Recall: In 2003, during the height of the predatory lending crisis, the Office of the Comptroller of the Currency (OCC) invoked a clause from the 1863 National Bank Act to issue formal opinions preempting all state predatory lending laws, thereby rendering them inoperative. The OCC also promulgated new rules that prevented states from enforcing any of their own consumer protection laws against national banks. The federal government's actions were so egregious and so unprecedented that all 50 state attorneys general, and all 50 state banking superintendents, actively fought the new rules
But the unanimous opposition of the 50 states did not deter, or even slow, the Bush administration in its goal of protecting the banks. In fact, when my office opened an investigation of possible discrimination in mortgage lending by a number of banks, the OCC filed a federal lawsuit to stop the investigation.
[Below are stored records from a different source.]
==> src/rtl/result_bcd_display.sv <==
// Captures a 16-bit ALU result and converts it to five packed BCD digits with a
// sequential shift-add-3 engine, then scans the digits onto a 5-digit common-anode display.
module result_bcd_display #(
    parameter int unsigned REFRESH_DIV   = 50000,
    parameter bit          BLANK_LEADING = 1'b1
) (
    input  logic        clk,
    input  logic        rst,
    input  logic [15:0] result,
    input  logic        flag,
    input  logic        load,
    output logic        busy,
    output logic        done,
    output logic [19:0] bcd,
    output logic [6:0]  seg,
    output logic [4:0]  an,
    output logic        flag_led
);

    localparam int unsigned PRE_W = $clog2(REFRESH_DIV);
    localparam logic [PRE_W-1:0] PRE_LAST = PRE_W'(REFRESH_DIV - 1);
    localparam logic [6:0] SEG_BLANK = 7'h7F;

    typedef enum logic [1:0] {
        IDLE,
        CONVERT,
        FINISH
    } state_t;

    state_t      state_q,    state_d;
    logic [15:0] shift_q,    shift_d;
    logic [19:0] work_q,     work_d;
    logic [3:0]  cnt_q,      cnt_d;
    logic        busy_q,     busy_d;
    logic        done_q,     done_d;
    logic [19:0] bcd_q,      bcd_d;
    logic        flag_led_q, flag_led_d;
    logic [PRE_W-1:0] pre_q, pre_d;
    logic [2:0]  idx_q,      idx_d;

    logic [19:0] work_adj;
    logic [3:0]  digit;
    logic        lead_zero;
    logic [4:0]  an_sel;

    // Double-dabble correction: any BCD nibble >= 5 would overflow past 9 after the shift.
    function automatic logic [19:0] add3(input logic [19:0] w);
        logic [19:0] r;
        r = w;
        for (int i = 0; i < 5; i++) begin
            if (w[i*4 +: 4] >= 4'd5) begin
                r[i*4 +: 4] = w[i*4 +: 4] + 4'd3;
            end
        end
        return r;
    endfunction

    function automatic logic [6:0] seg_decode(input logic [3:0] d);
        logic [6:0] s;
        case (d)
            4'd0:    s = 7'b1000000;
            4'd1:    s = 7'b1111001;
            4'd2:    s = 7'b0100100;
            4'd3:    s = 7'b0110000;
            4'd4:    s = 7'b0011001;
            4'd5:    s = 7'b0010010;
            4'd6:    s = 7'b0000010;
            4'd7:    s = 7'b1111000;
            4'd8:    s = 7'b0000000;
            4'd9:    s = 7'b0010000;
            default: s = SEG_BLANK;
        endcase
        return s;
    endfunction

    assign work_adj = add3(work_q);

    // Conversion FSM next-state logic.
    always_comb begin
        // NOTE: every signal written here gets a default first, so no path can infer a latch.
        state_d    = state_q;
        shift_d    = shift_q;
        work_d     = work_q;
        cnt_d      = cnt_q;
        busy_d     = busy_q;
        done_d     = 1'b0;
        bcd_d      = bcd_q;
        flag_led_d = flag_led_q;

        case (state_q)
            IDLE: begin
                if (load) begin
                    shift_d    = result;
                    flag_led_d = flag;
                    work_d     = '0;
                    cnt_d      = '0;
                    busy_d     = 1'b1;
                    state_d    = CONVERT;
                end
            end
            CONVERT: begin
                {work_d, shift_d} = {work_adj[18:0], shift_q, 1'b0};
                cnt_d             = cnt_q + 4'd1;
                if (cnt_q == 4'd15) begin
                    state_d = FINISH;
                end
            end
            FINISH: begin
                bcd_d   = work_q;
                done_d  = 1'b1;
                busy_d  = 1'b0;
                state_d = IDLE;
            end
            default: begin
                busy_d  = 1'b0;
                state_d = IDLE;
            end
        endcase
    end

    // Free-running scan timebase, independent of the conversion.
    always_comb begin
        pre_d = pre_q + PRE_W'(1);
        idx_d = idx_q;
        if (pre_q == PRE_LAST) begin
            pre_d = '0;
            idx_d = (idx_q == 3'd4) ? 3'd0 : idx_q + 3'd1;
        end
    end

    always_ff @(posedge clk or negedge rst) begin
        if (!rst) begin
            state_q    <= IDLE;
            shift_q    <= '0;
            work_q     <= '0;
            cnt_q      <= '0;
            busy_q     <= 1'b0;
            done_q     <= 1'b0;
            bcd_q      <= '0;
            flag_led_q <= 1'b0;
            pre_q      <= '0;
            idx_q      <= '0;
        end else begin
            // NOTE: non-blocking assignments keep every flop sampling pre-edge values.
            state_q    <= state_d;
            shift_q    <= shift_d;
            work_q     <= work_d;
            cnt_q      <= cnt_d;
            busy_q     <= busy_d;
            done_q     <= done_d;
            bcd_q      <= bcd_d;
            flag_led_q <= flag_led_d;
            pre_q      <= pre_d;
            idx_q      <= idx_d;
        end
    end

    // Digit select and leading-zero detection for the current scan slot.
    always_comb begin
        digit     = bcd_q[3:0];
        lead_zero = 1'b0;
        an_sel    = 5'b11110;
        case (idx_q)
            3'd1: begin
                digit     = bcd_q[7:4];
                lead_zero = (bcd_q[19:4] == 16'h0000);
                an_sel    = 5'b11101;
            end
            3'd2: begin
                digit     = bcd_q[11:8];
                lead_zero = (bcd_q[19:8] == 12'h000);
                an_sel    = 5'b11011;
            end
            3'd3: begin
                digit     = bcd_q[15:12];
                lead_zero = (bcd_q[19:12] == 8'h00);
                an_sel    = 5'b10111;
            end
            3'd4: begin
                digit     = bcd_q[19:16];
                lead_zero = (bcd_q[19:16] == 4'h0);
                an_sel    = 5'b01111;
            end
            default: begin
                digit     = bcd_q[3:0];
                lead_zero = 1'b0;
                an_sel    = 5'b11110;
            end
        endcase

        if (BLANK_LEADING && lead_zero) begin
            an  = 5'b11111;
            seg = SEG_BLANK;
        end else begin
            an  = an_sel;
            seg = seg_decode(digit);
        end
    end

    assign busy     = busy_q;
    assign done     = done_q;
    assign bcd      = bcd_q;
    assign flag_led = flag_led_q;

endmodule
> May the force be with their genitalia…
Did everyone catch China GDP coming in at 7.9%? They seem to be pretty content to continue inflating a credit bubble out of a recession just like the US did in 2003.
I don't see how this could possibly be spun as a positive in the medium/long term. Who is buying the urban fixed assets investments that are 35% larger than last year?
Consider a scenario, not materially originating within BoA:
The financial system needs to shrink. GS and JPM presently run the Guvmint out of an office in the Treasury. The present nominal leader of the country, Prez O, is taking much heat for being too soft on the banks in these hard times. What would your solution to that problem set be? If you said, "Ratchet in the choke chain on competitors to GS and BoA as publicly as possible," we're thinking alike.
CIT is 'refused public assistance,' and about to go feet first into the industrial bulk shredder. The oligarch-run Treasury aces _another_ competitor to the favorite sons running that shop. Clubbing down and chopping smaller BoA and Wells fits that outcome all too well. The beneficiaries of 'too rich to fail' have already been chosen, and it sounds like only GS and JPM make the cut.
. . . I'm just sayin'. 'Fines' says word verification. To which I reply, "Cui bono?"
To me, the MOUs indicate that management at BoA and Citi have not been listening, despite being kept afloat by the taxpayer and having examiners all over their institutions. Citi hasn't been selling off business units abroad, and BoA wants profits to pay bonuses and keep those golden parachutes off the table.
One purpose of an MOU is to put problems in clear, unambiguous, written language, to avoid weaseling and lip-service from management and bank counsel. An MOU is not a "rebuke", as the WSJ believes; it's a shot over the bow.
Then again, both institutions are likely insolvent, so the MOU is also a bit of political theater to pretend they aren't dead yet.
Retribution from O, Rahm, Ben and Timmy for crossing them in public.
Al Capone would be proud of his Chicago brethren.
@earnyermoney
That's _exactly_ what i was thinking.
The proposed agreement requires, among other things, that Citi strengthens its board and governance, improves asset quality,
How are they going to improve asset quality? Are there that many quality assets out there just waiting for someone? Won't the sheer number of banks being ordered to improve asset quality raise the price of the quality assets, thus lowering assets quality?
Or is this whole "asset quality" thing really a BS euphemism for "not lying about the value of the assets they have"?
Just sounds like same crap-different day to me.
I think this shows that despite the Bush and Obama Administrations bending over backwards to accommodate and aid banks they continue to flounder. Well, no real surprise to most of us there. For what the government has sunk into Citi it should own it lock, stock, and toxic asset. I don't think any of the banks have dealt with their crap asset problem and that will continue to fester. I was surprised at Whitney's upbeat assessment of banks. She is usually more sensible.
BoA, like Citi, is a zombie. The government is becoming impatient that they are not showing more signs of life. But let's face it any realistic assessment would show they are dead. Until the goverment is willing to accept this, I see more temporizing and no real progress.